#### Task to carry out:
Count the lines below that contain the word "parameter". Give only the number.

#### Material provided:
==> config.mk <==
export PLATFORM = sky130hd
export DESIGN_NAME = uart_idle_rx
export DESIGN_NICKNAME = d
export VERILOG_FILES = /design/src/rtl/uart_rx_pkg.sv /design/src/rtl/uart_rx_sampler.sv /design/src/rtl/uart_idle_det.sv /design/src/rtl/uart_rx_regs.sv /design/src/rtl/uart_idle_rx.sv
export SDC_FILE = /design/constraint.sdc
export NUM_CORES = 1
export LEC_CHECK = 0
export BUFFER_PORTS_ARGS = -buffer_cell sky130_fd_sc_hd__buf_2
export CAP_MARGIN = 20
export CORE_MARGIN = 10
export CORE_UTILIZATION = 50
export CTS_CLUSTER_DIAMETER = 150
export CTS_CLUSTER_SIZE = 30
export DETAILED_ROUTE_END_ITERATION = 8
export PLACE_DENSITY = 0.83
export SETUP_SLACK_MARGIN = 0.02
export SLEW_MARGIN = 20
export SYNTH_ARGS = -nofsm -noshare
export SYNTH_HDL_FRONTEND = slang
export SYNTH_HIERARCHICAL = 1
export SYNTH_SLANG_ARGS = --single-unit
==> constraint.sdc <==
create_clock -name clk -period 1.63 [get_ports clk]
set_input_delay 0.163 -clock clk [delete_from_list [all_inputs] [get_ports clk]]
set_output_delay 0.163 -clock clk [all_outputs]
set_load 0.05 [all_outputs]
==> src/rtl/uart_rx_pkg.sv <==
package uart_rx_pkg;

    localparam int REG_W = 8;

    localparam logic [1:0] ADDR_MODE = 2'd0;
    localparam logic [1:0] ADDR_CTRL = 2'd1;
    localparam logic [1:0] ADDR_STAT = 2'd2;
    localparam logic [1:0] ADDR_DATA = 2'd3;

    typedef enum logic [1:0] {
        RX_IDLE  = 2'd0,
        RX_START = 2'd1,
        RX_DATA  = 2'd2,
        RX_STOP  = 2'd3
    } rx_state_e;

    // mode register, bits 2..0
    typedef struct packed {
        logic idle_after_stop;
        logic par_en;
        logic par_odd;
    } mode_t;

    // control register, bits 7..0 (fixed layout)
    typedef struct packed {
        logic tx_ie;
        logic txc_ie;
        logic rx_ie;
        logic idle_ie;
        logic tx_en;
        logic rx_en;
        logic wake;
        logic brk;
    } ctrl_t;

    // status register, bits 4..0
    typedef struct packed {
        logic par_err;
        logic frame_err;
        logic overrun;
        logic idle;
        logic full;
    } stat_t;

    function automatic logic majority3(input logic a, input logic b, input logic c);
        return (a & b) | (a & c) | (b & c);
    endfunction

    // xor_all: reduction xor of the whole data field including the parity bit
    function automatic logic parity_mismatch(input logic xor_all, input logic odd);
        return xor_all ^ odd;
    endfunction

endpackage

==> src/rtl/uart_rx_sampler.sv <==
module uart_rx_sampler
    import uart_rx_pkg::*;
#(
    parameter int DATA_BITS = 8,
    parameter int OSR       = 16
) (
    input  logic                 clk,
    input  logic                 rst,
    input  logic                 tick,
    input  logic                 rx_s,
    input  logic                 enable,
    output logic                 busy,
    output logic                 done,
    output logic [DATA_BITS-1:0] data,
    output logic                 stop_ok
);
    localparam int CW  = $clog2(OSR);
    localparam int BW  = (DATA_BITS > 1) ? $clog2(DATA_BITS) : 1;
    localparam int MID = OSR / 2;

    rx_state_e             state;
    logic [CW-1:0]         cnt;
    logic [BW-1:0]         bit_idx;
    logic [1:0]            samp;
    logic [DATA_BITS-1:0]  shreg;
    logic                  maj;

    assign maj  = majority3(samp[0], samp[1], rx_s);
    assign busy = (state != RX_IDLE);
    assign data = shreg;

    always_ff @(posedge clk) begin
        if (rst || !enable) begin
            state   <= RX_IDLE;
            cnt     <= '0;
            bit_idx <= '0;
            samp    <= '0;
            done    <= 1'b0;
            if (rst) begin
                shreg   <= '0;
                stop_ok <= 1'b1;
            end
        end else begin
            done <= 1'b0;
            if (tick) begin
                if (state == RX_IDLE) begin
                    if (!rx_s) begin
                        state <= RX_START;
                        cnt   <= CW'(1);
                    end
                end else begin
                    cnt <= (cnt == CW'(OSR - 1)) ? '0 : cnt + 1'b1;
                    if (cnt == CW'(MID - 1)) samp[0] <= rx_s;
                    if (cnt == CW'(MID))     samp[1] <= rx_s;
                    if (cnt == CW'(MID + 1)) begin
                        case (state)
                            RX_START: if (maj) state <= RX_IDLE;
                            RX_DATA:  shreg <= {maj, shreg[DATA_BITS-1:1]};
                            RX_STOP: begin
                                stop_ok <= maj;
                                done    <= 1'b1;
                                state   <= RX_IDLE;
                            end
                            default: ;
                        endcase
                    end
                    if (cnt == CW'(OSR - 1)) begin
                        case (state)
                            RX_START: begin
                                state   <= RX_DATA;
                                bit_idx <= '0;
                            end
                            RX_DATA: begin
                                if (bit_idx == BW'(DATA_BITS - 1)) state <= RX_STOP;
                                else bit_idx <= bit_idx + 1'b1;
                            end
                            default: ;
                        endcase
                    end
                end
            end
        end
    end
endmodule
==
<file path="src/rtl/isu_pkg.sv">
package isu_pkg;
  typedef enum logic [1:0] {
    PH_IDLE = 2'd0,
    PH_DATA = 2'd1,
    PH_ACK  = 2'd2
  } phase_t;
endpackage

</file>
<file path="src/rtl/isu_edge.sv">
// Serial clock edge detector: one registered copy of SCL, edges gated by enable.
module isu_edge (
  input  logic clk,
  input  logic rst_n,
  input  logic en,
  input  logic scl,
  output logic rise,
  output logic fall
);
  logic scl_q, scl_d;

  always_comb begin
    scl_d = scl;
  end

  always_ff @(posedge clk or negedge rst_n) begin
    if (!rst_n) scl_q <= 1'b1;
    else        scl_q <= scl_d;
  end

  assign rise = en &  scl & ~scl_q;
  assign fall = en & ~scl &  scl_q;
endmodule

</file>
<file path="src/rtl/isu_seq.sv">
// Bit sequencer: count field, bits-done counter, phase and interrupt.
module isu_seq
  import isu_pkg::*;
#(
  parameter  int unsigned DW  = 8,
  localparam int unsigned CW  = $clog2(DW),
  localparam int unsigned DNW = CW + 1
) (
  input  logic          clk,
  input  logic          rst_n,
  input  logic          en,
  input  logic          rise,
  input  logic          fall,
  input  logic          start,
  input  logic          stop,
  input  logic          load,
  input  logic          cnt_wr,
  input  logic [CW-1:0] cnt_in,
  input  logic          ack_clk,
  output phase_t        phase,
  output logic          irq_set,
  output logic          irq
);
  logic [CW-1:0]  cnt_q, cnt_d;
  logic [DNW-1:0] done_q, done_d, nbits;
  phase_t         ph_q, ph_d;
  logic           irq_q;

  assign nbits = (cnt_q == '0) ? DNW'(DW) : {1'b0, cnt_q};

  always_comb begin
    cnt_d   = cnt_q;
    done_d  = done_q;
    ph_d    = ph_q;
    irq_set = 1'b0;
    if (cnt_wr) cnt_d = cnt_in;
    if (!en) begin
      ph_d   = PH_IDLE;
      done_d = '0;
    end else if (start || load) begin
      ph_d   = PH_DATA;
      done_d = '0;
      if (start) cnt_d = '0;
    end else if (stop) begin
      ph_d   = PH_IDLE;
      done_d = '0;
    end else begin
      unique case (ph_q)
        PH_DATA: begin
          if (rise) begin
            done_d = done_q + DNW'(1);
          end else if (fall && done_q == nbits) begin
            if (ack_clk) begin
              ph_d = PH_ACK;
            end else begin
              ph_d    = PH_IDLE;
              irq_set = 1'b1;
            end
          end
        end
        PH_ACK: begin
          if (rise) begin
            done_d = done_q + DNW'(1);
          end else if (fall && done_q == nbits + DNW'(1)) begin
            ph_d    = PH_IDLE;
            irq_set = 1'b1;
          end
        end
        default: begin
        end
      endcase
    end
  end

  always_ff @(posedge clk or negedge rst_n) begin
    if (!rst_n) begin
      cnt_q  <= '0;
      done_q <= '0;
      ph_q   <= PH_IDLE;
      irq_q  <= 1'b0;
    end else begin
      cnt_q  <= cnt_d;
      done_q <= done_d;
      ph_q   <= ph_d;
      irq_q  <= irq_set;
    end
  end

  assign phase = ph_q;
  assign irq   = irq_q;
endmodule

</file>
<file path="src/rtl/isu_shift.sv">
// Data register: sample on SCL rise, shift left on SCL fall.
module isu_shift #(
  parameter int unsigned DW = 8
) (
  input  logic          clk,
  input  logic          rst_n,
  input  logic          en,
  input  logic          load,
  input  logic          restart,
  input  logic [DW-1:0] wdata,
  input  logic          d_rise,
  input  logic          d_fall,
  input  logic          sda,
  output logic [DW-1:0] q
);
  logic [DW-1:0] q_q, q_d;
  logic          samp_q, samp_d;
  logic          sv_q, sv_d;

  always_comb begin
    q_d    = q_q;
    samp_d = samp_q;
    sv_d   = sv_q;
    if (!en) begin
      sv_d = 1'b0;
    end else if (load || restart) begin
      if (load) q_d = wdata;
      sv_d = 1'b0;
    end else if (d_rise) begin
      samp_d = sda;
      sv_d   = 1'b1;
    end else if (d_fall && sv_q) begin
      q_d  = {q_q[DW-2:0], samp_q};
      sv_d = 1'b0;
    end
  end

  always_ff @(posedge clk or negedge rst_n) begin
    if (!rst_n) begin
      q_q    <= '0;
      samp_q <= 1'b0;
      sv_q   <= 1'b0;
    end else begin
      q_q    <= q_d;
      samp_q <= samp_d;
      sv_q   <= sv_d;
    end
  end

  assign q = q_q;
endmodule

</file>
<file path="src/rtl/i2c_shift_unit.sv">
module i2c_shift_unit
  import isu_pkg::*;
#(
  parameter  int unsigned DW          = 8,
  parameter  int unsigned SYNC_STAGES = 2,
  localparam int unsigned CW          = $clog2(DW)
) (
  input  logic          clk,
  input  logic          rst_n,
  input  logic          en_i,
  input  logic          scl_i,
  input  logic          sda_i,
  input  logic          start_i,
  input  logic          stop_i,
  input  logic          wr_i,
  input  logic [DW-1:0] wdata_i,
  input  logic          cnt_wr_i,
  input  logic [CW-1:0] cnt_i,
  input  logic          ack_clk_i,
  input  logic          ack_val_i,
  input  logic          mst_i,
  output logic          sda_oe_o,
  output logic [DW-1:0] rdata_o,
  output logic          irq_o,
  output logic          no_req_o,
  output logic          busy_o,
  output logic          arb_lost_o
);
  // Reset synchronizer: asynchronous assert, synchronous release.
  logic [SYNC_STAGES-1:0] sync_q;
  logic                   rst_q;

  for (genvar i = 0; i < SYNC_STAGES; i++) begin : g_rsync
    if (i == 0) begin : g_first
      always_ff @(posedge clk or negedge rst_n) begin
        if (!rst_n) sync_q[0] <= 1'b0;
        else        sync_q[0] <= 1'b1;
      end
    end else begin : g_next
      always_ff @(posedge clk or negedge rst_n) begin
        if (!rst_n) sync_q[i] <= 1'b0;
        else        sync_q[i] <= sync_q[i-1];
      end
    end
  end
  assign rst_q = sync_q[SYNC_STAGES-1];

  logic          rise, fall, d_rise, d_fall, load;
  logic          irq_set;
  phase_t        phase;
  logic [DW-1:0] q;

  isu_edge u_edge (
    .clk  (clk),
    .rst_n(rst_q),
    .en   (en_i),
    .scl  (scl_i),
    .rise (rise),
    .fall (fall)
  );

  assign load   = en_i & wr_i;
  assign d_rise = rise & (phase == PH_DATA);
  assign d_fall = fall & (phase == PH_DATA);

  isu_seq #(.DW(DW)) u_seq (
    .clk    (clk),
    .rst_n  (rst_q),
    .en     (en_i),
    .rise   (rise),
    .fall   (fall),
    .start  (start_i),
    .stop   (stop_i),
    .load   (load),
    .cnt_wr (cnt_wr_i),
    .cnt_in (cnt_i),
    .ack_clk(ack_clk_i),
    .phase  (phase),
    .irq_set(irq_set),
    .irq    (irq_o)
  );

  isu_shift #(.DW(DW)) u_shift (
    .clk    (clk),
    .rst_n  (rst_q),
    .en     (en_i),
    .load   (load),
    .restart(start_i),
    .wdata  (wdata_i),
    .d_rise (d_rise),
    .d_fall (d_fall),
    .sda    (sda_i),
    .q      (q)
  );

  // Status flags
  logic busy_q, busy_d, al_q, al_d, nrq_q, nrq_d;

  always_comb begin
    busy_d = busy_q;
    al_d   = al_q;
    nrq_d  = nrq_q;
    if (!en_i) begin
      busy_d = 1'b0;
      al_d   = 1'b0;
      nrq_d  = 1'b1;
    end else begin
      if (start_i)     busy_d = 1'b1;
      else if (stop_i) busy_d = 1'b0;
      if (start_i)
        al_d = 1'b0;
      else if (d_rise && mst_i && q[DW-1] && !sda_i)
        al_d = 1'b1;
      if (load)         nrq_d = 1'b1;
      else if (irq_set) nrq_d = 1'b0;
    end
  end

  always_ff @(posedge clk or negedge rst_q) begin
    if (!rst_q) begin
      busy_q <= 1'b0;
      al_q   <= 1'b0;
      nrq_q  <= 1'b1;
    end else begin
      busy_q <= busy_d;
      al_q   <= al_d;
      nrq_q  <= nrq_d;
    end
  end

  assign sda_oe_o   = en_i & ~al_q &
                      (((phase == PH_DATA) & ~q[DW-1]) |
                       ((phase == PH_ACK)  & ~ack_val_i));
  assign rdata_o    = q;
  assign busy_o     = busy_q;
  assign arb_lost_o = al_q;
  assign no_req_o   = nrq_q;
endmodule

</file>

#### Response to the exercise:
6